[Start of section]
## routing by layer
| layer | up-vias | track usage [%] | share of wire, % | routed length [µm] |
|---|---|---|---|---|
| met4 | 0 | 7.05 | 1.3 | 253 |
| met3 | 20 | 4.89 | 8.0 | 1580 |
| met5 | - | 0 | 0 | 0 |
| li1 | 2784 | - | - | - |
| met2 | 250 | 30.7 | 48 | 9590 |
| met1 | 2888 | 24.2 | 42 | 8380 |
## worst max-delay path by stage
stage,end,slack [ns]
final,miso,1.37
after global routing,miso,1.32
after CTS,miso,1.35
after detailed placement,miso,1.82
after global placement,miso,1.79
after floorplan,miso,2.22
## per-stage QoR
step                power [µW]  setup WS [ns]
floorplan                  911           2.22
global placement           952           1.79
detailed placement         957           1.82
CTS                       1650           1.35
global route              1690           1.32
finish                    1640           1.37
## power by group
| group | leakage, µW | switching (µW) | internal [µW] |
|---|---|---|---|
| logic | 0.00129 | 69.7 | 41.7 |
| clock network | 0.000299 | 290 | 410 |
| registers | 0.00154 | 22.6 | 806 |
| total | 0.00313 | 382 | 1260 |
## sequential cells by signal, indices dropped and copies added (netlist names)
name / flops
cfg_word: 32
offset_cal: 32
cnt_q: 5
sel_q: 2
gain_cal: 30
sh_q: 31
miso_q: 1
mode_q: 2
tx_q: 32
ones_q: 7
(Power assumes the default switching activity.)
`src/rtl/buddy_alloc_pkg.sv`:
```
package buddy_alloc_pkg;

  typedef enum logic [1:0] {
    ST_IDLE,
    ST_SPLIT,
    ST_MERGE,
    ST_RESP
  } buddy_state_e;

  // Orders are packed low to high in one flat vector; order k starts here.
  function automatic int order_base(input int pool_order, input int ord);
    return (32'sd1 <<< (pool_order + 1)) - (32'sd1 <<< (pool_order - ord + 1));
  endfunction

endpackage

```
`src/rtl/buddy_count_decode.sv`:
```
module buddy_count_decode #(
  parameter int POOL_ORDER = 6,
  localparam int CNT_W = POOL_ORDER + 1,
  localparam int ORD_W = $clog2(POOL_ORDER + 1)
) (
  input  logic [CNT_W-1:0] count_i,
  output logic             ok_o,
  output logic [ORD_W-1:0] order_o
);

  always_comb begin
    ok_o    = (count_i != '0) && ((count_i & (count_i - CNT_W'(1))) == '0);
    order_o = '0;
    for (int b = 0; b < CNT_W; b++) begin
      if (count_i[b]) order_o = ORD_W'(b);
    end
  end

endmodule

```
`src/rtl/buddy_free_map.sv`:
```
module buddy_free_map #(
  parameter int POOL_ORDER = 6,
  localparam int NODES  = (2 ** (POOL_ORDER + 1)) - 1,
  localparam int NODE_W = $clog2(NODES)
) (
  input  logic              clk_i,
  input  logic              rst_ni,
  input  logic              wr_en_i,
  input  logic [NODE_W-1:0] wr_node_i,
  input  logic              wr_val_i,
  output logic [NODES-1:0]  map_o
);

  logic [NODES-1:0] map_q;

  always_ff @(posedge clk_i or negedge rst_ni) begin
    if (!rst_ni) begin
      map_q            <= '0;
      map_q[NODES-1]   <= 1'b1;  // whole pool free
    end else if (wr_en_i) begin
      map_q[wr_node_i] <= wr_val_i;
    end
  end

  assign map_o = map_q;

  // A block is never marked free twice, nor taken when not free.
  assert_set_was_clear_R7: assert property (@(posedge clk_i) disable iff (!rst_ni)
    (wr_en_i && wr_val_i) |-> !map_q[wr_node_i]);
  assert_clear_was_set_R4: assert property (@(posedge clk_i) disable iff (!rst_ni)
    (wr_en_i && !wr_val_i) |-> map_q[wr_node_i]);

endmodule

```
`src/rtl/buddy_pick.sv`:
```
module buddy_pick #(
  parameter int POOL_ORDER = 6,
  localparam int NODES  = (2 ** (POOL_ORDER + 1)) - 1,
  localparam int ORD_W  = $clog2(POOL_ORDER + 1),
  localparam int ADDR_W = POOL_ORDER
) (
  input  logic [NODES-1:0]  map_i,
  input  logic [ORD_W-1:0]  min_order_i,
  output logic              found_o,
  output logic [ORD_W-1:0]  order_o,
  output logic [ADDR_W-1:0] index_o
);

  logic [POOL_ORDER:0] any_w;
  logic [ADDR_W-1:0]   idx_w [POOL_ORDER+1];

  for (genvar k = 0; k <= POOL_ORDER; k++) begin : g_ord
    localparam int CNT  = 2 ** (POOL_ORDER - k);
    localparam int BASE = buddy_alloc_pkg::order_base(POOL_ORDER, k);
    logic              any_k;
    logic [ADDR_W-1:0] idx_k;
    always_comb begin
      any_k = 1'b0;
      idx_k = '0;
      for (int i = CNT - 1; i >= 0; i--) begin
        if (map_i[BASE+i]) begin
          any_k = 1'b1;
          idx_k = ADDR_W'(i);
        end
      end
    end
    assign any_w[k] = any_k;
    assign idx_w[k] = idx_k;
  end

  // Smallest sufficient order wins.
  always_comb begin
    found_o = 1'b0;
    order_o = '0;
    index_o = '0;
    for (int j = POOL_ORDER; j >= 0; j--) begin
      if (j >= int'(min_order_i) && any_w[j]) begin
        found_o = 1'b1;
        order_o = ORD_W'(j);
        index_o = idx_w[j];
      end
    end
  end

endmodule

```
`src/rtl/buddy_frame_alloc.sv`:
```
module buddy_frame_alloc #(
  parameter int POOL_ORDER = 6,
  localparam int CNT_W  = POOL_ORDER + 1,
  localparam int ADDR_W = POOL_ORDER,
  localparam int ORD_W  = $clog2(POOL_ORDER + 1),
  localparam int NODES  = (2 ** (POOL_ORDER + 1)) - 1,
  localparam int NODE_W = $clog2(NODES)
) (
  input  logic              clk_i,
  input  logic              rst_ni,
  input  logic              req_valid_i,
  output logic              req_ready_o,
  input  logic              req_free_i,
  input  logic [CNT_W-1:0]  req_count_i,
  input  logic [ADDR_W-1:0] req_start_i,
  output logic              rsp_valid_o,
  output logic              rsp_fail_o,
  output logic [ADDR_W-1:0] rsp_start_o
);
  import buddy_alloc_pkg::*;

  buddy_state_e      state_q;
  logic [ORD_W-1:0]  cur_ord_q, tgt_ord_q;
  logic [ADDR_W-1:0] cur_addr_q;
  logic              fail_q, op_free_q;

  logic              dec_ok;
  logic [ORD_W-1:0]  dec_order;
  logic              pick_found;
  logic [ORD_W-1:0]  pick_order;
  logic [ADDR_W-1:0] pick_index;
  logic [NODES-1:0]  free_map;
  logic              wr_en, wr_val;
  logic [NODE_W-1:0] wr_node;

  function automatic logic [NODE_W-1:0] node_at(input logic [ORD_W-1:0] ord,
                                                input logic [ADDR_W-1:0] idx);
    return NODE_W'(order_base(POOL_ORDER, int'(ord)) + int'(idx));
  endfunction

  function automatic logic [ADDR_W-1:0] low_mask(input logic [ORD_W-1:0] ord);
    return ADDR_W'((32'd1 << ord) - 32'd1);
  endfunction

  buddy_count_decode #(.POOL_ORDER(POOL_ORDER)) u_dec (
    .count_i (req_count_i),
    .ok_o    (dec_ok),
    .order_o (dec_order)
  );

  buddy_pick #(.POOL_ORDER(POOL_ORDER)) u_pick (
    .map_i       (free_map),
    .min_order_i (dec_order),
    .found_o     (pick_found),
    .order_o     (pick_order),
    .index_o     (pick_index)
  );

  buddy_free_map #(.POOL_ORDER(POOL_ORDER)) u_map (
    .clk_i     (clk_i),
    .rst_ni    (rst_ni),
    .wr_en_i   (wr_en),
    .wr_node_i (wr_node),
    .wr_val_i  (wr_val),
    .map_o     (free_map)
  );

  // Split step: next lower order and the upper half at that order.
  logic [ORD_W-1:0]  split_ord;
  logic [ADDR_W-1:0] split_idx;
  assign split_ord = cur_ord_q - ORD_W'(1);
  assign split_idx = (cur_addr_q >> split_ord) | ADDR_W'(1);

  // Merge step: buddy of the current block at the current order.
  logic              at_top;
  logic [ADDR_W-1:0] self_idx;
  logic [NODE_W-1:0] buddy_node, self_node;
  logic              merge_go;
  assign at_top     = (cur_ord_q == ORD_W'(POOL_ORDER));
  assign self_idx   = cur_addr_q >> cur_ord_q;
  assign self_node  = node_at(cur_ord_q, self_idx);
  assign buddy_node = at_top ? self_node : node_at(cur_ord_q, self_idx ^ ADDR_W'(1));
  assign merge_go   = !at_top && free_map[buddy_node];

  logic accept, misaligned;
  assign accept     = req_valid_i && req_ready_o;
  assign misaligned = (req_start_i & low_mask(dec_order)) != '0;

  always_comb begin
    wr_en   = 1'b0;
    wr_val  = 1'b0;
    wr_node = '0;
    unique case (state_q)
      ST_IDLE: begin
        if (accept && !req_free_i && dec_ok && pick_found) begin
          wr_en   = 1'b1;
          wr_node = node_at(pick_order, pick_index);
        end
      end
      ST_SPLIT: begin
        wr_en   = 1'b1;
        wr_val  = 1'b1;
        wr_node = node_at(split_ord, split_idx);
      end
      ST_MERGE: begin
        wr_en   = 1'b1;
        wr_val  = !merge_go;
        wr_node = merge_go ? buddy_node : self_node;
      end
      default: ;
    endcase
  end

  always_ff @(posedge clk_i or negedge rst_ni) begin
    if (!rst_ni) begin
      state_q    <= ST_IDLE;
      cur_ord_q  <= '0;
      tgt_ord_q  <= '0;
      cur_addr_q <= '0;
      fail_q     <= 1'b0;
      op_free_q  <= 1'b0;
    end else begin
      unique case (state_q)
        ST_IDLE: begin
          if (accept) begin
            op_free_q <= req_free_i;
            tgt_ord_q <= dec_order;
            fail_q    <= 1'b0;
            if (!dec_ok) begin
              fail_q     <= 1'b1;
              cur_addr_q <= '0;
              state_q    <= ST_RESP;
            end else if (!req_free_i) begin
              if (!pick_found) begin
                fail_q     <= 1'b1;
                cur_addr_q <= '0;
                state_q    <= ST_RESP;
              end else begin
                cur_ord_q  <= pick_order;
                cur_addr_q <= ADDR_W'(pick_index << pick_order);
                state_q    <= (pick_order == dec_order) ? ST_RESP : ST_SPLIT;
              end
            end else if (misaligned) begin
              fail_q     <= 1'b1;
              cur_addr_q <= '0;
              state_q    <= ST_RESP;
            end else begin
              cur_ord_q  <= dec_order;
              cur_addr_q <= req_start_i;
              state_q    <= ST_MERGE;
            end
          end
        end
        ST_SPLIT: begin
          cur_ord_q <= split_ord;
          if (split_ord == tgt_ord_q) state_q <= ST_RESP;
        end
        ST_MERGE: begin
          if (merge_go) begin
            cur_addr_q <= cur_addr_q & ~ADDR_W'(32'd1 << cur_ord_q);
            cur_ord_q  <= cur_ord_q + ORD_W'(1);
          end else begin
            state_q <= ST_RESP;
          end
        end
        default: state_q <= ST_IDLE;
      endcase
    end
  end

  assign req_ready_o = (state_q == ST_IDLE);
  assign rsp_valid_o = (state_q == ST_RESP);
  assign rsp_fail_o  = fail_q;
  assign rsp_start_o = cur_addr_q;

  assert_rsp_pulse_R2: assert property (@(posedge clk_i) disable iff (!rst_ni)
    rsp_valid_o |=> (!rsp_valid_o && req_ready_o));
  assert_busy_after_accept_R2: assert property (@(posedge clk_i) disable iff (!rst_ni)
    (req_valid_i && req_ready_o) |=> !req_ready_o);
  assert_alloc_aligned_R4: assert property (@(posedge clk_i) disable iff (!rst_ni)
    (rsp_valid_o && !rsp_fail_o && !op_free_q) |-> ((rsp_start_o & low_mask(tgt_ord_q)) == '0));
  assert_pick_is_free_R4: assert property (@(posedge clk_i) disable iff (!rst_ni)
    (accept && !req_free_i && dec_ok && pick_found) |-> free_map[node_at(pick_order, pick_index)]);
  assert_split_bounded_R5: assert property (@(posedge clk_i) disable iff (!rst_ni)
    (state_q == ST_SPLIT) |-> (cur_ord_q > tgt_ord_q));
  assert_fail_keeps_map_R6: assert property (@(posedge clk_i) disable iff (!rst_ni)
    (rsp_valid_o && rsp_fail_o) |-> $stable(free_map));

endmodule

```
[End of section]
» **Your goal**: Find the lines above that contain the word "group" and collect them.

» **Response**:
## power by group
| group | leakage, µW | switching (µW) | internal [µW] |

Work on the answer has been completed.